Saved data entries
====

File: src/design/rdma_pkg.sv
// Widths, opcode and state enums, and the packed structs of the send-queue front end
package rdma_pkg;

  localparam int QPN_BITS        = 10;
  localparam int PSN_BITS        = 24;
  localparam int VADDR_BITS      = 48;
  localparam int LEN_BITS        = 28;
  localparam int MAX_OUTSTANDING = 8;
  // Holds 0 through MAX_OUTSTANDING
  localparam int CNT_BITS        = 4;

  // User opcode on the send queue
  typedef enum logic [1:0] {
    OP_READ  = 2'd0,
    OP_WRITE = 2'd1,
    OP_SEND  = 2'd2
  } rdma_op_e;

  // RoCE BTH opcodes, RC transport
  typedef enum logic [7:0] {
    BTH_SEND_ONLY  = 8'h04,
    BTH_WRITE_ONLY = 8'h0A,
    BTH_READ_REQ   = 8'h0C
  } bth_op_e;

  typedef enum logic {
    ST_IDLE,
    ST_ISSUE
  } sq_state_e;

  typedef struct packed {
    rdma_op_e              op;
    logic [QPN_BITS-1:0]   qpn;
    logic [VADDR_BITS-1:0] vaddr;
    logic [LEN_BITS-1:0]   len;
  } rdma_sq_t;

  typedef struct packed {
    rdma_sq_t            req;
    logic [PSN_BITS-1:0] psn;
  } rdma_issue_t;

  typedef struct packed {
    logic [VADDR_BITS-1:0] vaddr;
    logic [LEN_BITS-1:0]   len;
    logic [QPN_BITS-1:0]   qpn;
  } mem_cmd_t;

  typedef struct packed {
    bth_op_e             bth_op;
    logic [QPN_BITS-1:0] qpn;
    logic [PSN_BITS-1:0] psn;
    logic [LEN_BITS-1:0] len;
    logic [31:0]         src_ip;
  } tx_hdr_t;

  typedef struct packed {
    logic [QPN_BITS-1:0] qpn;
    logic [PSN_BITS-1:0] psn;
    logic                is_nak;
    logic [7:0]          chk;
  } ack_pkt_t;

  typedef struct packed {
    logic [QPN_BITS-1:0] qpn;
    logic [PSN_BITS-1:0] psn;
    logic                is_nak;
  } ack_meta_t;

endpackage

File: src/design/mem_cmd_gen.sv
// Memory command generator that routes issued requests to the read or write port
`timescale 1ns/1ps

module mem_cmd_gen (
  input  logic                   nclk,
  input  logic                   nresetn,
  input  rdma_pkg::rdma_issue_t  issue,
  input  logic                   issue_valid,
  output logic                   issue_ready,
  output rdma_pkg::mem_cmd_t     m_mem_rd,
  output logic                   m_mem_rd_valid,
  input  logic                   m_mem_rd_ready,
  output rdma_pkg::mem_cmd_t     m_mem_wr,
  output logic                   m_mem_wr_valid,
  input  logic                   m_mem_wr_ready
);

  rdma_pkg::mem_cmd_t              cmd;
  logic [rdma_pkg::PSN_BITS-1:0]   last_psn;
  logic                            seen, dup, take, draining;

  // Request stays on the issue link until the header side has it too
  assign dup         = seen && (issue.psn == last_psn);
  assign draining    = (m_mem_rd_valid & m_mem_rd_ready) | (m_mem_wr_valid & m_mem_wr_ready);
  assign issue_ready = ((~m_mem_rd_valid & ~m_mem_wr_valid) | draining) & ~dup;
  assign take        = issue_valid & issue_ready;

  assign m_mem_rd = cmd;
  assign m_mem_wr = cmd;

  always_ff @(posedge nclk) begin
    if (!nresetn) begin
      m_mem_rd_valid <= 1'b0;
      m_mem_wr_valid <= 1'b0;
      seen           <= 1'b0;
    end else if (take) begin
      // READ lands the response, WRITE and SEND fetch the payload
      m_mem_rd_valid <= (issue.req.op != rdma_pkg::OP_READ);
      m_mem_wr_valid <= (issue.req.op == rdma_pkg::OP_READ);
      seen           <= 1'b1;
    end else if (draining) begin
      m_mem_rd_valid <= 1'b0;
      m_mem_wr_valid <= 1'b0;
    end
  end

  always_ff @(posedge nclk) begin
    if (take) begin
      cmd.vaddr <= issue.req.vaddr;
      cmd.len   <= issue.req.len;
      cmd.qpn   <= issue.req.qpn;
      last_psn  <= issue.psn;
    end
  end

endmodule

File: src/design/rdma_sq_ctrl.sv
// Send-queue control FSM with outstanding limit, PSN assignment and issue handoff
`timescale 1ns/1ps

module rdma_sq_ctrl (
  input  logic                   nclk,
  input  logic                   nresetn,
  input  rdma_pkg::rdma_sq_t     s_sq,
  input  logic                   s_sq_valid,
  output logic                   s_sq_ready,
  output rdma_pkg::rdma_issue_t  issue,
  output logic                   issue_valid,
  input  logic                   mem_issue_ready,
  input  logic                   hdr_issue_ready,
  input  logic                   ack_done
);

  rdma_pkg::sq_state_e             state, state_n;
  logic [rdma_pkg::CNT_BITS-1:0]   cnt, cnt_n;
  logic [rdma_pkg::PSN_BITS-1:0]   next_psn;
  logic                            mem_taken, hdr_taken;
  logic                            sq_fire, mem_done, hdr_done;

  assign issue_valid = (state == rdma_pkg::ST_ISSUE);
  assign sq_fire     = s_sq_valid & s_sq_ready;

  // A side counts as done once it has taken the request, now or earlier
  assign mem_done = mem_taken | (issue_valid & mem_issue_ready);
  assign hdr_done = hdr_taken | (issue_valid & hdr_issue_ready);

  always_comb begin
    state_n = state;
    case (state)
      rdma_pkg::ST_IDLE: begin
        if (sq_fire) state_n = rdma_pkg::ST_ISSUE;
      end
      rdma_pkg::ST_ISSUE: begin
        if (mem_done && hdr_done) state_n = rdma_pkg::ST_IDLE;
      end
      default: state_n = rdma_pkg::ST_IDLE;
    endcase
  end

  // Admit and ack in the same cycle cancel out
  always_comb begin
    case ({sq_fire, ack_done})
      2'b10:   cnt_n = cnt + 1'b1;
      2'b01:   cnt_n = cnt - 1'b1;
      default: cnt_n = cnt;
    endcase
  end

  always_ff @(posedge nclk) begin
    if (!nresetn) begin
      state      <= rdma_pkg::ST_IDLE;
      cnt        <= '0;
      next_psn   <= '0;
      mem_taken  <= 1'b0;
      hdr_taken  <= 1'b0;
      s_sq_ready <= 1'b0;
    end else begin
      state      <= state_n;
      cnt        <= cnt_n;
      // Ready follows the next state so it matches IDLE and below limit
      s_sq_ready <= (state_n == rdma_pkg::ST_IDLE) && (cnt_n < rdma_pkg::MAX_OUTSTANDING);
      if (sq_fire) next_psn <= next_psn + 1'b1;
      if (state_n == rdma_pkg::ST_IDLE) begin
        mem_taken <= 1'b0;
        hdr_taken <= 1'b0;
      end else begin
        mem_taken <= mem_done;
        hdr_taken <= hdr_done;
      end
    end
  end

  // Request payload, stamped with its PSN on admission
  always_ff @(posedge nclk) begin
    if (sq_fire) begin
      issue.req <= s_sq;
      issue.psn <= next_psn;
    end
  end

endmodule

File: src/design/rdma_sq_top.sv
// Send-queue front end top level wiring control, command, header and ack blocks
`timescale 1ns/1ps

module rdma_sq_top (
  input  logic                nclk,
  input  logic                nresetn,
  input  rdma_pkg::rdma_sq_t  s_sq,
  input  logic                s_sq_valid,
  output logic                s_sq_ready,
  output rdma_pkg::mem_cmd_t  m_mem_rd,
  output logic                m_mem_rd_valid,
  input  logic                m_mem_rd_ready,
  output rdma_pkg::mem_cmd_t  m_mem_wr,
  output logic                m_mem_wr_valid,
  input  logic                m_mem_wr_ready,
  output rdma_pkg::tx_hdr_t   m_tx_hdr,
  output logic                m_tx_hdr_valid,
  input  logic                m_tx_hdr_ready,
  input  rdma_pkg::ack_pkt_t  s_ack,
  input  logic                s_ack_valid,
  output logic                s_ack_ready,
  output rdma_pkg::ack_meta_t m_ack,
  output logic                m_ack_valid,
  input  logic [31:0]         local_ip,
  output logic [31:0]         crc_drop_count,
  output logic [31:0]         psn_drop_count
);

  rdma_pkg::rdma_issue_t issue;
  logic                  issue_valid;
  logic                  mem_issue_ready;
  logic                  hdr_issue_ready;
  logic                  ack_done;

  rdma_sq_ctrl u_ctrl (
    .nclk            (nclk),
    .nresetn         (nresetn),
    .s_sq            (s_sq),
    .s_sq_valid      (s_sq_valid),
    .s_sq_ready      (s_sq_ready),
    .issue           (issue),
    .issue_valid     (issue_valid),
    .mem_issue_ready (mem_issue_ready),
    .hdr_issue_ready (hdr_issue_ready),
    .ack_done        (ack_done)
  );

  mem_cmd_gen u_mem_cmd (
    .nclk           (nclk),
    .nresetn        (nresetn),
    .issue          (issue),
    .issue_valid    (issue_valid),
    .issue_ready    (mem_issue_ready),
    .m_mem_rd       (m_mem_rd),
    .m_mem_rd_valid (m_mem_rd_valid),
    .m_mem_rd_ready (m_mem_rd_ready),
    .m_mem_wr       (m_mem_wr),
    .m_mem_wr_valid (m_mem_wr_valid),
    .m_mem_wr_ready (m_mem_wr_ready)
  );

  tx_hdr_gen u_tx_hdr (
    .nclk           (nclk),
    .nresetn        (nresetn),
    .issue          (issue),
    .issue_valid    (issue_valid),
    .issue_ready    (hdr_issue_ready),
    .local_ip       (local_ip),
    .m_tx_hdr       (m_tx_hdr),
    .m_tx_hdr_valid (m_tx_hdr_valid),
    .m_tx_hdr_ready (m_tx_hdr_ready)
  );

  rx_ack_check u_ack (
    .nclk           (nclk),
    .nresetn        (nresetn),
    .s_ack          (s_ack),
    .s_ack_valid    (s_ack_valid),
    .s_ack_ready    (s_ack_ready),
    .m_ack          (m_ack),
    .m_ack_valid    (m_ack_valid),
    .ack_done       (ack_done),
    .crc_drop_count (crc_drop_count),
    .psn_drop_count (psn_drop_count)
  );

endmodule

File: src/design/rx_ack_check.sv
// Acknowledgement checker with byte checksum, expected PSN and drop counters
`timescale 1ns/1ps

module rx_ack_check (
  input  logic                nclk,
  input  logic                nresetn,
  input  rdma_pkg::ack_pkt_t  s_ack,
  input  logic                s_ack_valid,
  output logic                s_ack_ready,
  output rdma_pkg::ack_meta_t m_ack,
  output logic                m_ack_valid,
  output logic                ack_done,
  output logic [31:0]         crc_drop_count,
  output logic [31:0]         psn_drop_count
);

  logic [rdma_pkg::PSN_BITS-1:0] exp_psn;
  logic [15:0]                   qpn_ext;
  logic [7:0]                    chk_calc;
  logic                          chk_ok, psn_ok;

  // Acks are never back-pressured
  assign s_ack_ready = 1'b1;

  // XOR over qpn as two bytes, then the three psn bytes
  assign qpn_ext  = 16'(s_ack.qpn);
  assign chk_calc = qpn_ext[15:8] ^ qpn_ext[7:0] ^
                    s_ack.psn[23:16] ^ s_ack.psn[15:8] ^ s_ack.psn[7:0];
  assign chk_ok   = (chk_calc == s_ack.chk);
  assign psn_ok   = (s_ack.psn == exp_psn);

  // Every forwarded ack, NAK included, retires one request
  assign ack_done = m_ack_valid;

  always_ff @(posedge nclk) begin
    if (!nresetn) begin
      m_ack_valid    <= 1'b0;
      exp_psn        <= '0;
      crc_drop_count <= '0;
      psn_drop_count <= '0;
    end else begin
      m_ack_valid <= 1'b0;
      if (s_ack_valid) begin
        if (!chk_ok) begin
          crc_drop_count <= crc_drop_count + 1'b1;
        end else if (!psn_ok) begin
          psn_drop_count <= psn_drop_count + 1'b1;
        end else begin
          m_ack_valid <= 1'b1;
          exp_psn     <= exp_psn + 1'b1;
        end
      end
    end
  end

  always_ff @(posedge nclk) begin
    if (s_ack_valid && chk_ok && psn_ok) begin
      m_ack.qpn    <= s_ack.qpn;
      m_ack.psn    <= s_ack.psn;
      m_ack.is_nak <= s_ack.is_nak;
    end
  end

endmodule

File: src/design/tx_hdr_gen.sv
// Transmit header generator with user-to-wire opcode mapping
`timescale 1ns/1ps

module tx_hdr_gen (
  input  logic                   nclk,
  input  logic                   nresetn,
  input  rdma_pkg::rdma_issue_t  issue,
  input  logic                   issue_valid,
  output logic                   issue_ready,
  input  logic [31:0]            local_ip,
  output rdma_pkg::tx_hdr_t      m_tx_hdr,
  output logic                   m_tx_hdr_valid,
  input  logic                   m_tx_hdr_ready
);

  rdma_pkg::bth_op_e               bth_op;
  logic [rdma_pkg::PSN_BITS-1:0]   last_psn;
  logic                            seen, dup, take;

  always_comb begin
    case (issue.req.op)
      rdma_pkg::OP_READ:  bth_op = rdma_pkg::BTH_READ_REQ;
      rdma_pkg::OP_WRITE: bth_op = rdma_pkg::BTH_WRITE_ONLY;
      default:            bth_op = rdma_pkg::BTH_SEND_ONLY;
    endcase
  end

  // Ignore a request already taken, PSNs are unique per issue
  assign dup         = seen && (issue.psn == last_psn);
  assign issue_ready = (~m_tx_hdr_valid | m_tx_hdr_ready) & ~dup;
  assign take        = issue_valid & issue_ready;

  always_ff @(posedge nclk) begin
    if (!nresetn) begin
      m_tx_hdr_valid <= 1'b0;
      seen           <= 1'b0;
    end else if (take) begin
      m_tx_hdr_valid <= 1'b1;
      seen           <= 1'b1;
    end else if (m_tx_hdr_ready) begin
      m_tx_hdr_valid <= 1'b0;
    end
  end

  always_ff @(posedge nclk) begin
    if (take) begin
      m_tx_hdr.bth_op <= bth_op;
      m_tx_hdr.qpn    <= issue.req.qpn;
      m_tx_hdr.psn    <= issue.psn;
      m_tx_hdr.len    <= issue.req.len;
      // IPv4 source only
      m_tx_hdr.src_ip <= local_ip;
      last_psn        <= issue.psn;
    end
  end

endmodule

File: config.mk
export PLATFORM = sky130hd
export DESIGN_NAME = rdma_sq_top
export DESIGN_NICKNAME = d
export VERILOG_FILES = /design/src/design/rdma_pkg.sv /design/src/design/mem_cmd_gen.sv /design/src/design/rdma_sq_ctrl.sv /design/src/design/rdma_sq_top.sv /design/src/design/rx_ack_check.sv /design/src/design/tx_hdr_gen.sv
export SDC_FILE = /design/constraint.sdc
export NUM_CORES = 1
export LEC_CHECK = 0
export BUFFER_PORTS_ARGS = -buffer_cell sky130_fd_sc_hd__buf_2
export CAP_MARGIN = 20
export CORE_UTILIZATION = 40
export CTS_BUF_LIST = sky130_fd_sc_hd__clkbuf_4
export DETAILED_ROUTE_END_ITERATION = 6
export GPL_TIMING_DRIVEN = 0
export PLACE_DENSITY = 0.67
export RECOVER_POWER = 50
export SLEW_MARGIN = 10
export SYNTH_ARGS = -nofsm -noshare
export SYNTH_HDL_FRONTEND = slang
export SYNTH_SLANG_ARGS = --single-unit
File: constraint.sdc
create_clock -name nclk -period 10.2 [get_ports nclk]
set_input_delay 1.02 -clock nclk [delete_from_list [all_inputs] [get_ports nclk]]
set_output_delay 1.02 -clock nclk [all_outputs]
set_load 0.01 [all_outputs]
# Yosys cells after proc, flatten, opt, wreduce, memory -nomap -nowiden
# Cells that the tools add are included.
[totals]
regBits = 485
output_inout_bits = 379
[op_classes]
add_sub_neg = 6
n_lt_le_gt_ge = 1
eq_ne = 7
n_mux = 11
bitwise = 26
n_reduce_logical = 15
[op_table]
columns = ["operator", "count"]
rows = [
  ["24-bit == test", 3],
  ["32-bit by 1-bit adder with 32-bit output (second input constant)", 2],
  ["24-bit by 1-bit adder with 24-bit output (second input constant)", 2],
  ["8-bit XOR", 3],
  ["4-bit case mux with 2 select lines", 2],
  ["1-bit inverter", 9],
  ["3-bit AND reduction", 3],
  ["1-bit AND", 8],
  ["8-bit == test", 1],
  ["1-bit two-way mux", 8],
  ["2-bit by 8-bit XOR with 8-bit output", 1],
  ["1-bit logical AND", 6],
  ["2-bit nonzero test", 3],
  ["1-bit bitwise OR", 5],
  ["4-bit by 1-bit adder with 4-bit output (second input constant)", 1],
  ["2-bit by 1-bit == test with 1-bit output (second input constant)", 2],
  ["4-bit less-than comparator (second input constant)", 1],
  ["2-bit AND reduction", 2],
  ["4-bit by 1-bit subtractor with 4-bit output (second input constant)", 1],
  ["2-bit == test (second input constant)", 1],
  ["2-bit zero test", 1],
  ["1-bit case mux with 2 select lines", 1],
]

# Depth between registers and ports, before layout
# Gate-level depths: netlist of run 1.
[logic_depth]
ltp_word = 11
depth_mapped = 9
mapped_depth_nobuf = 9

# Cells and area by module
# A second synthesis of run 1 with hierarchy kept.
[hier_totals]
cells_unflattened = 1367
hier_area_um2 = 19070.8
[modules_own_cells]
columns = ["mod", "n_inst", "cells_per_inst", "area_per_inst_um2", "seq_area_each_um2"]
rows = [
  ["rx_ack_check", 1, 668, 6408.6, 2832.7],
  ["rdma_sq_ctrl", 1, 292, 4912.2, 4003.8],
  ["mem_cmd_gen", 1, 258, 4425.5, 3363.2],
  ["tx_hdr_gen", 1, 149, 3324.4, 2952.8],
]

# Least setup slack after synthesis of run 1
# OpenSTA, ideal clock, no wires.
[synth_timing]
path_kind = "input -> register"
startpoint = "input port m_tx_hdr_ready"
endpoint = "register u_ctrl.s_sq_ready"
setup_time_ns = 0.124
arrival_ns = 9.424
required_ns = 10.076
setup_slack_ns = 0.652
stages = 4
cell_sequence = "inv_1 a221oi_1 o22ai_1 a2111oi_0"
[synth_between]
elab_chain_cells = 9
[synth_rtl]
columns = ["element", "line_no", "text"]
rows = [
  ["start, declared", "rdma_sq_top.sv:18", "input logic m_tx_hdr_ready,"],
  ["1-bit bitwise OR", "tx_hdr_gen.sv:30", "assign issue_ready = (~m_tx_hdr_valid | m_tx_hdr_ready) & ~dup;"],
  ["1-bit AND", "tx_hdr_gen.sv:30", ""],
  ["1-bit AND", "-", ""],
  ["net u_tx_hdr.take", "tx_hdr_gen.sv:18", "logic seen, dup, take;"],
  ["1-bit bitwise OR", "rdma_sq_ctrl.sv:28", "assign hdr_done = hdr_taken | (issue_valid & hdr_issue_ready);"],
  ["1-bit logical AND", "rdma_sq_ctrl.sv:37", "if (mem_done && hdr_done) state_n = rdma_pkg::ST_IDLE;"],
  ["1-bit two-way mux", "rdma_sq_ctrl.sv:37", ""],
  ["1-bit case mux with 2 select lines", "rdma_sq_ctrl.sv:32", "case (state)"],
  ["1-bit inverter", "rdma_sq_ctrl.sv:64", "s_sq_ready <= (state_n == rdma_pkg::ST_IDLE) && (cnt_n < rdma_pkg::MAX_OUTSTANDING);"],
  ["1-bit logical AND", "rdma_sq_ctrl.sv:64", ""],
  ["end signal, assigned", "rdma_sq_ctrl.sv:64", ""],
  ["end, declared", "rdma_sq_ctrl.sv:9", "output logic s_sq_ready,"],
]
# The timed path passes the listed nets, and every way through them passes these cells.
# A chain may end at the register's enable or synchronous reset.

# Worst setup path after layout of run 1
[layout_timing]
startpoint = "register u_ctrl.s_sq_ready"
endpoint = "register u_ctrl.next_psn[17] (netlist name)"
[layout_between]
elab_chain_cells = 1
[layout_rtl]
columns = ["element", "line_no", "text"]
rows = [
  ["1-bit AND", "rdma_sq_ctrl.sv:24", "assign sq_fire = s_sq_valid & s_sq_ready;"],
  ["net u_ctrl.sq_fire", "rdma_sq_ctrl.sv:21", "logic sq_fire, mem_done, hdr_done;"],
  ["end signal, assigned", "rdma_sq_ctrl.sv:65", "if (sq_fire) next_psn <= next_psn + 1'b1;"],
  ["end, declared", "rdma_sq_ctrl.sv:19", "logic [rdma_pkg::PSN_BITS-1:0] next_psn;"],
]
# The timed path passes the listed nets, and every way through them passes these cells.

==> results of run 1 <==
area by class of cell:
class | instances | area [um2]
Antenna cell | 3 | 7.507
Buffer | 128 | 837.1
Clock buffer | 184 | 1381
Clock inverter | 40 | 226.5
Fill cell | 3983 | 21790
Inverter | 25 | 95.09
Multi-Input combinational cell | 681 | 4508
Sequential cell | 480 | 13150
Tap cell | 600 | 750.7
Timing Repair Buffer | 555 | 2823
flip-flops by register name, indices dropped and copies added, names as in the netlist:
signal                    flops
u_ctrl.hdr_taken              1
u_ack.crc_drop_count         32
u_mem_cmd.seen                1
u_tx_hdr.m_tx_hdr_valid       1
u_ack.ack_done                1
u_mem_cmd.m_mem_wr_valid      1
u_mem_cmd.m_mem_rd_valid      1
u_ctrl.issue                112
u_ack.m_ack                  35
u_ctrl.s_sq_ready             1
u_ctrl.next_psn              24
u_tx_hdr.seen                 1
u_mem_cmd.m_mem_rd           86
u_ack.psn_drop_count         32
u_ack.exp_psn                24
u_ctrl.issue_valid            1
u_ctrl.mem_taken              1
u_tx_hdr.m_tx_hdr            97
u_mem_cmd.last_psn           24
u_ctrl.cnt                    4
where the power goes:
group	internal (uW)	switching (uW)	total (uW)	leakage, uW
registers	2180	40.7	2220	0.00426
clock network	855	784	1640	0.000955
logic	125	161	286	0.00404
logic make-up after synthesis:
family | synth area share (%)
compound gates | 4.312
xor+xnor | 6.536
fa+ha+maj | 0.5795
buf+inv | 5.013
flops | 70.83
mux | 1.941
other cells | 0.04044
simple gates | 10.75
worst max-delay path by stage:
stage / slack [ns] / cells past startpoint / start / end
after floorplan: 0.65 / 4 / m_tx_hdr_ready / u_ctrl.s_sq_ready$_SDFF_PN0_
after global placement: -3.50 / 5 / m_tx_hdr_ready / u_ctrl.s_sq_ready$_SDFF_PN0_
after detailed placement: 6.24 / 9 / s_ack[15] / u_ack.crc_drop_count[2]$_SDFFE_PN0P_
after CTS: 7.11 / 8 / u_ctrl.s_sq_ready$_SDFF_PN0_ / u_ctrl.next_psn[17]$_SDFFE_PN0P_
after global routing: 5.24 / 8 / u_ctrl.s_sq_ready$_SDFF_PN0_ / u_ctrl.next_psn[19]$_SDFFE_PN0P_
final: 5.70 / 8 / u_ctrl.s_sq_ready$_SDFF_PN0_ / u_ctrl.next_psn[17]$_SDFFE_PN0P_
worst max-delay path, cell delays in order (launching register included):
cell        delay (ns)
dfxtp_1           0.32
nand2_1           0.18
clkinvlp_2        2.08
buf_16            0.90
nand4_1           0.27
nor4_1            0.17
and3_1            0.23
xnor2_1           0.14
nor2_1            0.05
per-layer routing:
metal,global-route usage [%],up-vias,wire [um],part of all wire [%]
met4,8.451,2,1149,2.3
met1,23.32,6240,19310,39
met5,0,-,13,0.026
met3,4.603,88,3018,6.1
li1,-,6211,-,-
met2,36.15,497,26040,53
metrics by stage:
stage / hold slack [ns] / instances / setup TNS [ns] / setup slack (ns)
global route: 0.2458 / 2696 / 0 / 5.244
CTS: 0.2106 / 2693 / 0 / 7.112
floorplan: 0.4003 / 1314 / 0 / 0.6519
finish: 0.3226 / 2696 / 0 / 5.696
detailed placement: 0.4045 / 2469 / 0 / 6.237
global placement: 0.4003 / 2455 / -348.96 / -3.504
cell usage in the layout (no fill, tap or decap), types with 33 or more instances in the layout:
cell type,n
xor2_1,42
clkbuf_1,110
nand4_1,39
nand3_1,33
xnor2_1,76
edfxtp_1,354
mux2i_1,36
a21oi_1,53
dfxtp_1,126
buf_2,470
nand2_1,94
nand2b_1,34
nor2_1,51
clkbuf_4,184
buf_4,92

====

Exercise
Would you please repeat exactly the lines above, starting at the line with "s_sq_ready <= 1'b0;" and stopping at the line with "if (state_n == rdma_pkg::ST_IDLE) begin", both included?

Worked solution
      s_sq_ready <= 1'b0;
    end else begin
      state      <= state_n;
      cnt        <= cnt_n;
      // Ready follows the next state so it matches IDLE and below limit
      s_sq_ready <= (state_n == rdma_pkg::ST_IDLE) && (cnt_n < rdma_pkg::MAX_OUTSTANDING);
      if (sq_fire) next_psn <= next_psn + 1'b1;
      if (state_n == rdma_pkg::ST_IDLE) begin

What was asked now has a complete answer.